All in all, the house has been my secure place. My sanctuary and my reminder that I was loved. The place where I open windows and hear birds singing while I type or lie in the hammock and watch the trees sway and listen to insects chirp.
It’s time to let it go. I can’t keep up with bills and selling it will take that burden from my shoulders. With that unburdening also comes insecurity. At this point, I have no idea where I’ll live. Most likely, I’ll simply rent something until I feel that this is the place that God still wants me to be. I love my job and I love my friends, but I’m being molded and changed. All those insecurities of my younger life have been washing over me.
So, last night when I heard the Casting Crown’s song, I felt comforted.

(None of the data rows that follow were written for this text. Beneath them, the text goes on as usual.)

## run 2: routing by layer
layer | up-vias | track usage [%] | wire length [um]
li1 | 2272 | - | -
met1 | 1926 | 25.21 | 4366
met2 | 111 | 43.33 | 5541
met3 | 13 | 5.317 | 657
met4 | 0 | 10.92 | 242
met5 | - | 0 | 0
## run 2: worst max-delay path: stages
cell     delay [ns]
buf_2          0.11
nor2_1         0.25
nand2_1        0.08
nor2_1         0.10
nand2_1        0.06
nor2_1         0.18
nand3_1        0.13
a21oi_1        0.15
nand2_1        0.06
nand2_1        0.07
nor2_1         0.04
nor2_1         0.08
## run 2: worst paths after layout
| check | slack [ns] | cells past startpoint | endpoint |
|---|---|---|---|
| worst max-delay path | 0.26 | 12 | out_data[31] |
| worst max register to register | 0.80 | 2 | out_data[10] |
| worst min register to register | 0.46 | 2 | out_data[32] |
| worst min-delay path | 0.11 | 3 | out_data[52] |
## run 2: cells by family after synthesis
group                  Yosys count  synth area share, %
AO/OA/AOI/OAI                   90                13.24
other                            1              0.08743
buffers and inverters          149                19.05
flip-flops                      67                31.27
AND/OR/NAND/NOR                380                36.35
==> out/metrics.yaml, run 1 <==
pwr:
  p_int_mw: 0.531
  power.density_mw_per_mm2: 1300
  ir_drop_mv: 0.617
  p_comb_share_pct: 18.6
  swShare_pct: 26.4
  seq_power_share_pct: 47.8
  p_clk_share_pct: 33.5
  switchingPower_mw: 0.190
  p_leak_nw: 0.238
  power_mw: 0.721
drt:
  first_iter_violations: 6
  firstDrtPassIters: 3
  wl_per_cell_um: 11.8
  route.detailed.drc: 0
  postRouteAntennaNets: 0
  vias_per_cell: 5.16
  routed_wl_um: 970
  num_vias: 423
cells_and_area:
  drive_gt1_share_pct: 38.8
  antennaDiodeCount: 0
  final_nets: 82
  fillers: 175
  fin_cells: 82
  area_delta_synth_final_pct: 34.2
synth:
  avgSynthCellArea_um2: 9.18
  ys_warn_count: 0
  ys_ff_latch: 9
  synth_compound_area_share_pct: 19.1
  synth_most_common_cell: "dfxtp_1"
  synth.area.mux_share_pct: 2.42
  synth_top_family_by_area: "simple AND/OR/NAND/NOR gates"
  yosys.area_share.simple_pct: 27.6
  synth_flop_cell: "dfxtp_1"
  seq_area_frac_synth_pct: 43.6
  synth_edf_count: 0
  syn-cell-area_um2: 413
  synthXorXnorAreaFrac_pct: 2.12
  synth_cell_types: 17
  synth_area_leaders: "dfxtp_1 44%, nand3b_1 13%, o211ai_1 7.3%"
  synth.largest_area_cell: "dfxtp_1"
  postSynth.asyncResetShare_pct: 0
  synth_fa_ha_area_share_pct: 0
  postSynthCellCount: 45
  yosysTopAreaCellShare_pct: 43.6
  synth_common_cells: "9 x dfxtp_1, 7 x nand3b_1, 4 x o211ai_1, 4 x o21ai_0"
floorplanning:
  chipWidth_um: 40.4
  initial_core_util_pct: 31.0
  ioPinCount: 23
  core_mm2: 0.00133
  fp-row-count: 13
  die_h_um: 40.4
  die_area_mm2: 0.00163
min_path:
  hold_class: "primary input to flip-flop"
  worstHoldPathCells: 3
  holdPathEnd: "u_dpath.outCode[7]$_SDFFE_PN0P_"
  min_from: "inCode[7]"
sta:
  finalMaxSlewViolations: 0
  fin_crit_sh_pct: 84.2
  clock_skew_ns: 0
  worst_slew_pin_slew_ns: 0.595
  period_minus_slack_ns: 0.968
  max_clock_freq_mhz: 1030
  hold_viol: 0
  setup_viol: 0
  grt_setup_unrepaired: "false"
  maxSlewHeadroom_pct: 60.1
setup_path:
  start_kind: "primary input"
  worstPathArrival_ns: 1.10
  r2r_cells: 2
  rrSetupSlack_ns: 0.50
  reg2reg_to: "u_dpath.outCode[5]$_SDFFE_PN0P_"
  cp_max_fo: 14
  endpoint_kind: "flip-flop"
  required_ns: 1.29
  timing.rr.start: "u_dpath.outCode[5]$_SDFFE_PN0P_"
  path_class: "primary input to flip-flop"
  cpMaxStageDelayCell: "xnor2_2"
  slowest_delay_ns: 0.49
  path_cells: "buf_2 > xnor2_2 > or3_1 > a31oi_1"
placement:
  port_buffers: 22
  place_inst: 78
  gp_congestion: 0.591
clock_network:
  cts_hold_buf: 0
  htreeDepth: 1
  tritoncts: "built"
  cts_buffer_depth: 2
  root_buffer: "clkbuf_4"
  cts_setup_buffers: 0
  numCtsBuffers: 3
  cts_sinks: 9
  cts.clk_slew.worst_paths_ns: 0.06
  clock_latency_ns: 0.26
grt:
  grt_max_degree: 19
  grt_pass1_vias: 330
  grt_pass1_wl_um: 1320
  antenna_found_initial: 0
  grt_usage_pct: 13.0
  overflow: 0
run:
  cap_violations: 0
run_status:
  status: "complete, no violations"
## src/rtl/gbc_pkg.sv

```systemverilog
package gbc_pkg;

  // Strobes from the control to the datapath
  typedef struct packed {
    logic loadPhase;  // start a new phase from the master load
    logic loadNone;   // the loaded count is zero: release at once
    logic decApply;   // subtract the eligible arrivals this cycle
    logic relFlags;   // this cycle's arrivals finish the phase
  } gbStrobe_t;

endpackage

```

## src/rtl/gbc_ctrl.sv

```systemverilog
module gbc_ctrl
  import gbc_pkg::*;
#(
  parameter int CNT_W = 4
) (
  input  logic             loadValid,
  input  logic [CNT_W-1:0] loadCount,
  input  logic [CNT_W-1:0] curCount,
  input  logic [CNT_W-1:0] effCount,
  output gbStrobe_t        strb
);

  logic phaseOpen;
  logic anyEligible;

  assign phaseOpen   = (curCount != '0);
  assign anyEligible = (effCount != '0);

  always_comb begin
    strb = '0;
    if (loadValid) begin
      // a load overrides any arrival in the same cycle
      strb.loadPhase = 1'b1;
      strb.loadNone  = (loadCount == '0);
    end else if (phaseOpen && anyEligible) begin
      strb.decApply = 1'b1;
      strb.relFlags = (effCount >= curCount);
    end
  end

endmodule

```

## src/rtl/gbc_datapath.sv

```systemverilog
module gbc_datapath
  import gbc_pkg::*;
#(
  parameter int NUM_NODES = 8,
  parameter int CNT_W     = 4
) (
  input  logic                 clk,
  input  logic                 rstN,
  input  gbStrobe_t            strb,
  input  logic [CNT_W-1:0]     loadCount,
  input  logic [NUM_NODES-1:0] loadMask,
  input  logic [NUM_NODES-1:0] arriveReq,
  output logic [CNT_W-1:0]     countQ,
  output logic [NUM_NODES-1:0] partMask,
  output logic [NUM_NODES-1:0] flagQ,
  output logic [CNT_W-1:0]     effCount
);

  logic [NUM_NODES-1:0] doneMask;
  logic [NUM_NODES-1:0] eligible;

  // participating nodes not yet counted in this phase
  assign eligible = arriveReq & partMask & ~doneMask;

  // population count of the eligible arrivals
  always_comb begin
    effCount = '0;
    for (int i = 0; i < NUM_NODES; i++) begin
      effCount = effCount + CNT_W'(eligible[i]);
    end
  end

  always_ff @(posedge clk) begin
    if (!rstN) begin
      countQ   <= '0;
      partMask <= '0;
      doneMask <= '0;
      flagQ    <= '0;
    end else if (strb.loadPhase) begin
      countQ   <= loadCount;
      partMask <= loadMask;
      doneMask <= '0;
      flagQ    <= (flagQ & ~loadMask) | (strb.loadNone ? loadMask : '0);
    end else if (strb.decApply) begin
      doneMask <= doneMask | eligible;
      if (strb.relFlags) begin
        countQ <= '0;
        flagQ  <= flagQ | partMask;
      end else begin
        countQ <= countQ - effCount;
      end
    end
  end

endmodule

```

## src/rtl/gbc_top.sv

```systemverilog
module gbc_top
  import gbc_pkg::*;
#(
  parameter int NUM_NODES = 8,
  localparam int CNT_W    = $clog2(NUM_NODES + 1)
) (
  input  logic                 clk,
  input  logic                 rstN,
  input  logic                 loadValid,
  input  logic [CNT_W-1:0]     loadCount,
  input  logic [NUM_NODES-1:0] loadMask,
  input  logic [NUM_NODES-1:0] arriveReq,
  output logic [NUM_NODES-1:0] barrierFlag,
  output logic [CNT_W-1:0]     remainCount
);

  gbStrobe_t            strb;
  logic [CNT_W-1:0]     effCount;
  logic [NUM_NODES-1:0] partMask;

  gbc_ctrl #(.CNT_W(CNT_W)) ctrl (
    .loadValid (loadValid),
    .loadCount (loadCount),
    .curCount  (remainCount),
    .effCount  (effCount),
    .strb      (strb)
  );

  gbc_datapath #(.NUM_NODES(NUM_NODES), .CNT_W(CNT_W)) dpath (
    .clk       (clk),
    .rstN      (rstN),
    .strb      (strb),
    .loadCount (loadCount),
    .loadMask  (loadMask),
    .arriveReq (arriveReq),
    .countQ    (remainCount),
    .partMask  (partMask),
    .flagQ     (barrierFlag),
    .effCount  (effCount)
  );

endmodule

```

And when you’re tired of fighting
Chained by your control
There’s freedom in surrender
Lay it down and let it go
So when you’re on your knees and answers seem so far away
You’re not alone, stop holding on and just be held
Your world’s not falling apart, it’s falling into place
I’m on the throne, stop holding on and just be held
Just be held, just be held
And not a tear is wasted
In time, you’ll understand
I’m painting beauty with the ashes
Your life is in My hands
Lift your hands, lift your eyes
In the storm is where you’ll find Me
And where you are, I’ll hold your heart
I’ll hold your heart
Come to Me, find your rest
In the arms of the God who won’t let go
So people when I say I’m avoiding,,, It’s not a good thing. Prod me and make me move. I need to go forth with these changes. I’m trying to remember that I’m loved by the One who matters the most. I’m fighting these insecurities. I’m trying to accept my new role; Becky, not a homeowner tied to memories of this place, but Becky who is willing to change, to believe that God has a better place for me to be.
When you see me and may ask, ‘How are you doing?” I’ll be smiling because most likely I’m doing great, but please remember to lift me up in prayer because this change is hard.
Love you my friends…
Just be Held (I’m hoping there’s not an inappropriate commercial on the front of this beautiful video).
By the way… the fern on those trees are called Resurrection Ferns! A tidbit I learned in Georgia.